◆ What to produce: Give back the data in full, with every line exact.

◆ Task data:
===== config.mk =====
export PLATFORM = sky130hd
export DESIGN_NAME = timed_lift_position_control
export DESIGN_NICKNAME = d
export VERILOG_FILES = /design/src/hdl/tlpc_pkg.sv /design/src/hdl/timed_lift_position_control.sv /design/src/hdl/tlpc_cfg.sv /design/src/hdl/tlpc_core.sv
export SDC_FILE = /design/constraint.sdc
export NUM_CORES = 1
export LEC_CHECK = 0
export BUFFER_PORTS_ARGS = -buffer_cell sky130_fd_sc_hd__buf_2
export CAP_MARGIN = 15
export CORE_ASPECT_RATIO = 0.6
export CORE_MARGIN = 5
export CORE_UTILIZATION = 45
export DETAILED_ROUTE_END_ITERATION = 6
export GPL_TIMING_DRIVEN = 0
export HOLD_SLACK_MARGIN = 0.02
export PLACE_DENSITY = 0.69
export SLEW_MARGIN = 20
export SYNTH_ARGS = -nofsm -noshare
export SYNTH_HDL_FRONTEND = slang
export SYNTH_SLANG_ARGS = --single-unit

===== constraint.sdc =====
create_clock -name clk -period 4.34 [get_ports clk]
set_input_delay 0.434 -clock clk [delete_from_list [all_inputs] [get_ports clk]]
set_output_delay 0.434 -clock clk [all_outputs]
set_load 0.03 [all_outputs]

◆ Solved problem:
===== config.mk =====
export PLATFORM = sky130hd
export DESIGN_NAME = timed_lift_position_control
export DESIGN_NICKNAME = d
export VERILOG_FILES = /design/src/hdl/tlpc_pkg.sv /design/src/hdl/timed_lift_position_control.sv /design/src/hdl/tlpc_cfg.sv /design/src/hdl/tlpc_core.sv
export SDC_FILE = /design/constraint.sdc
export NUM_CORES = 1
export LEC_CHECK = 0
export BUFFER_PORTS_ARGS = -buffer_cell sky130_fd_sc_hd__buf_2
export CAP_MARGIN = 15
export CORE_ASPECT_RATIO = 0.6
export CORE_MARGIN = 5
export CORE_UTILIZATION = 45
export DETAILED_ROUTE_END_ITERATION = 6
export GPL_TIMING_DRIVEN = 0
export HOLD_SLACK_MARGIN = 0.02
export PLACE_DENSITY = 0.69
export SLEW_MARGIN = 20
export SYNTH_ARGS = -nofsm -noshare
export SYNTH_HDL_FRONTEND = slang
export SYNTH_SLANG_ARGS = --single-unit

===== constraint.sdc =====
create_clock -name clk -period 4.34 [get_ports clk]
set_input_delay 0.434 -clock clk [delete_from_list [all_inputs] [get_ports clk]]
set_output_delay 0.434 -clock clk [all_outputs]
set_load 0.03 [all_outputs]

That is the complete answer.